Work required
Take the data from its first line. Print each line exactly until the line containing "localparam int ADDR_W" has been printed too.

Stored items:

■ ■ ■ ■ ■ ■ ■

This design comes from an exercise in tuning for small area, a short achievable clock period and few clock cycles per item on the open sky130 flow, not from production work. Function was checked by simulation only, so behaviour that the tests miss may differ from the original.

==> flow/design.v <==
`default_nettype none
package sparse_pkg;
    localparam int WORD_W  = 16;               
    localparam int INDEX_W = 6;                
    localparam int ADDR_W  = 2 + INDEX_W;      
    localparam int ACC_W   = 2 * WORD_W + 1;   
    localparam int LANES   = 2;                
    localparam int MAX_DIM = 8;                
    localparam int DIM_W   = 4;                
    typedef enum logic [1:0] {
        BANK_A0,
        BANK_A1,
        BANK_B0,
        BANK_B1
    } bank_e;
    typedef logic [LANES-1:0]  lane_mask_t;
    typedef logic [WORD_W-1:0] word_t;
    typedef logic [ACC_W-1:0]  acc_t;
    typedef enum logic [1:0] {
        WALK_IDLE,
        WALK_ISSUE,    
        WALK_WAIT,     
        WALK_DONE
    } walk_state_e;
    typedef enum logic [1:0] {
        FETCH_IDLE,
        FETCH_READ_A,
        FETCH_READ_B,
        FETCH_CLOSE    
    } fetch_state_e;
endpackage
`default_nettype wire
`timescale 1ns/100ps
`default_nettype none
module pair_walker (
    input  logic        clk,
    input  logic        rst,
    input  logic        start,
    input  logic [3:0]  num_rows,
    input  logic [3:0]  num_cols,
    input  logic [15:0] bitmap_a,
    input  logic [15:0] bitmap_b,
    output logic        issue,       
    output logic        issue_last,  
    output logic [1:0]  pair_mask,   
    output logic [2:0]  row,
    output logic [2:0]  col,
    output logic [2:0]  ka0,
    output logic [2:0]  ka1,
    output logic [2:0]  kb0,
    output logic [2:0]  kb1
);
    logic       run;
    logic       empty;
    logic       last_col;
    logic       last_row;
    logic [1:0] a_bits;
    logic [1:0] b_bits;
    assign empty    = (num_rows == 4'd0) || (num_cols == 4'd0);
    assign issue    = run || (start && !empty);
    assign last_col = ({1'b0, col} == num_cols - 4'd1);
    assign last_row = ({1'b0, row} == num_rows - 4'd1);
    assign issue_last = last_col && last_row;
    assign a_bits = bitmap_a[{row, 1'b0} +: 2];
    assign b_bits = bitmap_b[{col, 1'b0} +: 2];
    assign pair_mask = a_bits & b_bits;
    always_ff @(posedge clk or negedge rst) begin
        if (!rst) begin
            run <= 1'b0;
            row <= '0;
            col <= '0;
            ka0 <= '0;
            ka1 <= '0;
            kb0 <= '0;
            kb1 <= '0;
        end else if (issue) begin
            if (last_col) begin
                col <= '0;
                kb0 <= '0;
                kb1 <= '0;
                if (last_row) begin
                    run <= 1'b0;
                    row <= '0;
                    ka0 <= '0;
                    ka1 <= '0;
                end else begin
                    run <= 1'b1;
                    row <= row + 3'd1;
                    ka0 <= ka0 + {2'b0, a_bits[0]};
                    ka1 <= ka1 + {2'b0, a_bits[1]};
                end
            end else begin
                run <= 1'b1;
                col <= col + 3'd1;
                kb0 <= kb0 + {2'b0, b_bits[0]};
                kb1 <= kb1 + {2'b0, b_bits[1]};
            end
        end
    end
endmodule
`default_nettype wire
`timescale 1ns/100ps
`default_nettype none
module operand_fetch (
    input  logic              clk,
    input  logic              rst,
    input  logic              issue,
    input  logic              issue_last,
    input  logic [1:0]        pair_mask,
    input  logic [2:0]        row,
    input  logic [2:0]        col,
    input  sparse_pkg::word_t a0_val,
    input  sparse_pkg::word_t a1_val,
    input  sparse_pkg::word_t b0_val,
    input  sparse_pkg::word_t b1_val,
    output logic              op_valid,
    output logic              op_last,
    output logic [2:0]        op_row,
    output logic [2:0]        op_col,
    output sparse_pkg::word_t op_a0,
    output sparse_pkg::word_t op_a1,
    output logic [7:0]        op_on0,
    output logic [7:0]        op_tw0,
    output logic [7:0]        op_ng0,
    output logic              op_r80,
    output logic [7:0]        op_on1,
    output logic [7:0]        op_tw1,
    output logic [7:0]        op_ng1,
    output logic              op_r81
);
    logic [7:0] on0, tw0, ng0, on1, tw1, ng1;
    logic       r80, r81;
    booth_enc i_enc0 (.b(b0_val), .m(pair_mask[0]), .on(on0), .tw(tw0), .ng(ng0), .r8(r80));
    booth_enc i_enc1 (.b(b1_val), .m(pair_mask[1]), .on(on1), .tw(tw1), .ng(ng1), .r8(r81));
    always_ff @(posedge clk or negedge rst) begin
        if (!rst) begin
            op_valid <= 1'b0;
        end else begin
            op_valid <= issue;
        end
    end
    always_ff @(posedge clk) begin
        op_last <= issue_last;
        op_row  <= row;
        op_col  <= col;
        op_a0   <= a0_val;
        op_a1   <= a1_val;
        op_on0  <= on0;
        op_tw0  <= tw0;
        op_ng0  <= ng0;
        op_r80  <= r80;
        op_on1  <= on1;
        op_tw1  <= tw1;
        op_ng1  <= ng1;
        op_r81  <= r81;
    end
endmodule
`default_nettype wire
`timescale 1ns/100ps
`default_nettype none
module value_store (
    input  logic                           clk,
    input  logic                           load_en,
    input  sparse_pkg::bank_e              load_bank,
    input  logic [sparse_pkg::INDEX_W-1:0] load_index,
    input  sparse_pkg::word_t              load_data,
    input  logic [2:0]                     a0_idx,
    input  logic [2:0]                     a1_idx,
    input  logic [2:0]                     b0_idx,
    input  logic [2:0]                     b1_idx,
    output sparse_pkg::word_t              a0_val,
    output sparse_pkg::word_t              a1_val,
    output sparse_pkg::word_t              b0_val,
    output sparse_pkg::word_t              b1_val
);
    sparse_pkg::word_t mem [4][8];
    always_ff @(posedge clk) begin
        for (int b = 0; b < 4; b++) begin
            for (int i = 0; i < 8; i++) begin
                if (load_en && load_bank == b && load_index == i) begin
                    mem[b][i] <= load_data;
                end
            end
        end
    end
    assign a0_val = mem[0][a0_idx];
    assign a1_val = mem[1][a1_idx];
    assign b0_val = mem[2][b0_idx];
    assign b1_val = mem[3][b1_idx];
endmodule
`default_nettype wire
`default_nettype none
module booth_enc (
    input  wire [15:0] b,
    input  wire        m,
    output wire [7:0]  on,
    output wire [7:0]  tw,
    output wire [7:0]  ng,
    output wire        r8
);
    wire [17:0] bx = {1'b0, b, 1'b0};
    genvar gj;
    for (gj = 0; gj < 8; gj++) begin : g_enc
        assign on[gj] = m & (bx[2*gj+1] ^ bx[2*gj]);
        assign tw[gj] = m & ((bx[2*gj+2] & ~bx[2*gj+1] & ~bx[2*gj]) | (~bx[2*gj+2] & bx[2*gj+1] & bx[2*gj]));
        assign ng[gj] = m & bx[2*gj+2];
    end
    assign r8 = m & b[15];
endmodule
From an optimization exercise on the open Yosys and OpenROAD flow, aimed at small area and a short achievable clock period; shortcuts taken in it are not production practice.
RTL that was checked went through simulation tests only; none was proved equivalent to the original.

== run a ==
==> flow/design.v (excerpt) <==
module conv3x3_mac
(
    input  logic                             clk,
    input  logic                             reset,
    input  logic                             conv_en,
    input  logic [9*16-1:0] filter_taps,
    input  logic [9*16-1:0] window_taps,
    output logic [16-1:0]           out_data,
    output logic                             out_we
);
Size: about 6,400 cells after synthesis.
==> flow/config.mk <==
export PLATFORM = sky130hd
export DESIGN_NAME = conv3x3_mac
export DESIGN_NICKNAME = conv3x3_mac
export VERILOG_FILES = /design/flow/design.v
export SDC_FILE = /design/flow/constraint.sdc
export NUM_CORES = 4
export LEC_CHECK = 0
export ABC_AREA = 1
export CAP_MARGIN = 20
export CORE_MARGIN = 2
export CORE_UTILIZATION = 55
export SETUP_SLACK_MARGIN = 5
export SLEW_MARGIN = 20
export SYNTH_HIERARCHICAL = 1
==> flow/constraint.sdc <==
create_clock -name core_clock -period 8.5 [get_ports {clk}]
set_input_delay 1.7000 -clock core_clock [delete_from_list [all_inputs] [get_ports {clk}]]
set_output_delay 1.7000 -clock core_clock [all_outputs]
set_load 0.01 [all_outputs]
standard.sh (not shown) runs the stock make flow with config.mk's settings and CLKGATE_MAP_FILE= SYNTH_SCRIPT=/design/flow/synth_recipe.tcl, a recipe that flattens the netlist after the stock synthesis.
==> flow/flow/run.sh <==
#!/bin/bash
# Layout flow: the standard ORFS flow (standard synthesis unchanged),
# except that buffer_ports makes the input and output port buffers from the
# smallest buffer, sky130_fd_sc_hd__buf_1, which the resizer may still size
# up where timing needs it. Each ORFS step keeps its own log under
# orfs/logs/; make's own output goes to flow_make.log here.
set -euo pipefail
bash standard.sh BUFFER_PORTS_ARGS="-buffer_cell sky130_fd_sc_hd__buf_1" finish > flow_make.log 2>&1
> inputs changed (run a -> run b)
--- a/flow/design.v
+++ b/flow/design.v
@@ -64,13 +64,13 @@
     input  logic [9*16-1:0] filter_taps,
     input  logic [9*16-1:0] window_taps,
     output logic [16-1:0]           out_data,
     output logic                             out_we
 );
     logic [143:0] f_q;
-    logic [4:0] vld;
+    logic [3:0] vld;
     logic [396:0] r2_q;
     logic [88:0] r3_q;
     logic [34:0] sum_a, sum_b;
     logic [7:0] one_0, two_0, neg_0;
     logic [7:0] one_d0, two_d0, neg_d0;
     logic [7:0] one_1, two_1, neg_1;
@@ -1442,15 +1442,15 @@
     end
     always_ff @(posedge clk)
     begin
         if (reset)
             vld <= '0;
         else
-            vld <= {vld[3:0], conv_en};
+            vld <= {vld[2:0], conv_en};
     end
-    assign out_we = vld[4];
+    assign out_we = vld[3];
     booth_encode u_booth_0 (.b(window_taps[0 +: 16]), .one(one_d0), .two(two_d0), .neg(neg_d0));
     booth_encode u_booth_1 (.b(window_taps[16 +: 16]), .one(one_d1), .two(two_d1), .neg(neg_d1));
     booth_encode u_booth_2 (.b(window_taps[32 +: 16]), .one(one_d2), .two(two_d2), .neg(neg_d2));
     booth_encode u_booth_3 (.b(window_taps[48 +: 16]), .one(one_d3), .two(two_d3), .neg(neg_d3));
     booth_encode u_booth_4 (.b(window_taps[64 +: 16]), .one(one_d4), .two(two_d4), .neg(neg_d4));
     booth_encode u_booth_5 (.b(window_taps[80 +: 16]), .one(one_d5), .two(two_d5), .neg(neg_d5));
@@ -3286,17 +3286,14 @@
         r3_q[84] <= fs1245;
         r3_q[85] <= fs1247;
         r3_q[86] <= fc1245;
         r3_q[87] <= fc1246;
         r3_q[88] <= fc1247;
     end
-    always_ff @(posedge clk)
-    begin
-        sum_a <= {1'b1, r3_q[87], r3_q[85], r3_q[83], r3_q[81], r3_q[79], r3_q[78], fc1177, fc1149, fc1118, fc1081, fs1081, fc995, fc946, fc891, fc833, fc769, fs769, fc631, fc560, fc489, fs488, fs427, fc312, r3_q[77], r3_q[75], r3_q[73], r3_q[71], r3_q[69], r3_q[67], r3_q[65], r3_q[63], r3_q[61], r3_q[59], r3_q[57]};
-        sum_b <= {1'b0, r3_q[88], r3_q[86], r3_q[84], r3_q[82], r3_q[80], fc1199, fs1199, fs1177, fs1149, fs1118, fc1041, fs1041, fs995, fs946, fs891, fs833, fc702, fs702, fs631, fs560, fs489, fs426, fs365, fs312, r3_q[76], r3_q[74], r3_q[72], r3_q[70], r3_q[68], r3_q[66], r3_q[64], r3_q[62], r3_q[60], r3_q[58]};
-    end
+    assign sum_a = {1'b1, r3_q[87], r3_q[85], r3_q[83], r3_q[81], r3_q[79], r3_q[78], fc1177, fc1149, fc1118, fc1081, fs1081, fc995, fc946, fc891, fc833, fc769, fs769, fc631, fc560, fc489, fs488, fs427, fc312, r3_q[77], r3_q[75], r3_q[73], r3_q[71], r3_q[69], r3_q[67], r3_q[65], r3_q[63], r3_q[61], r3_q[59], r3_q[57]};
+    assign sum_b = {1'b0, r3_q[88], r3_q[86], r3_q[84], r3_q[82], r3_q[80], fc1199, fs1199, fs1177, fs1149, fs1118, fc1041, fs1041, fs995, fs946, fs891, fs833, fc702, fs702, fs631, fs560, fs489, fs426, fs365, fs312, r3_q[76], r3_q[74], r3_q[72], r3_q[70], r3_q[68], r3_q[66], r3_q[64], r3_q[62], r3_q[60], r3_q[58]};
     logic [34:0] acc;
     logic [15:0] clamped;
     assign acc = sum_a + sum_b;
     result_saturate #(.SUM_W(35)) u_saturate (
         .sum     (acc),
         .clamped (clamped)
Results
- NOTE: post-synthesis area per instance in run b falls short of that of run a
- The non-clock buffer contribution to total cell area on run a is in line with that on run b.
- Changes observed in run b relative to run a: cell area after layout fell about 1.9%; sequential cell count fell about 7%.
The RTL of run a was laid out without a check of its function.

-- static timing again, ports no longer ideal --
How much do the figures lean on ideal ports? The routed layouts below were timed once more, with nothing changed but the port constraints. Step 1: set_driving_cell puts a clkbuf_16 on clk and a buf_2 on each other input, an assumption about the parent block. Step 2 times the ports against the registers' clock, not the clock port: input delays grow and output delays shrink by t, the midpoint of the rising clock arrivals with the driver on. Three values: ideal, step 1, step 2; two values: the first two.
run	t, ns	setup slack, ns	worst register clock-pin slew, ns
run a	0.830	4.985 / 4.985 / 4.985	0.07 / 0.07
run b	0.802	4.983 / 4.983 / 4.983	0.08 / 0.08
After both steps every run listed still meets setup and hold.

■ ■ ■ ■ ■ ■ ■

Exercise solution
This design comes from an exercise in tuning for small area, a short achievable clock period and few clock cycles per item on the open sky130 flow, not from production work. Function was checked by simulation only, so behaviour that the tests miss may differ from the original.

==> flow/design.v <==
`default_nettype none
package sparse_pkg;
    localparam int WORD_W  = 16;               
    localparam int INDEX_W = 6;                
    localparam int ADDR_W  = 2 + INDEX_W;      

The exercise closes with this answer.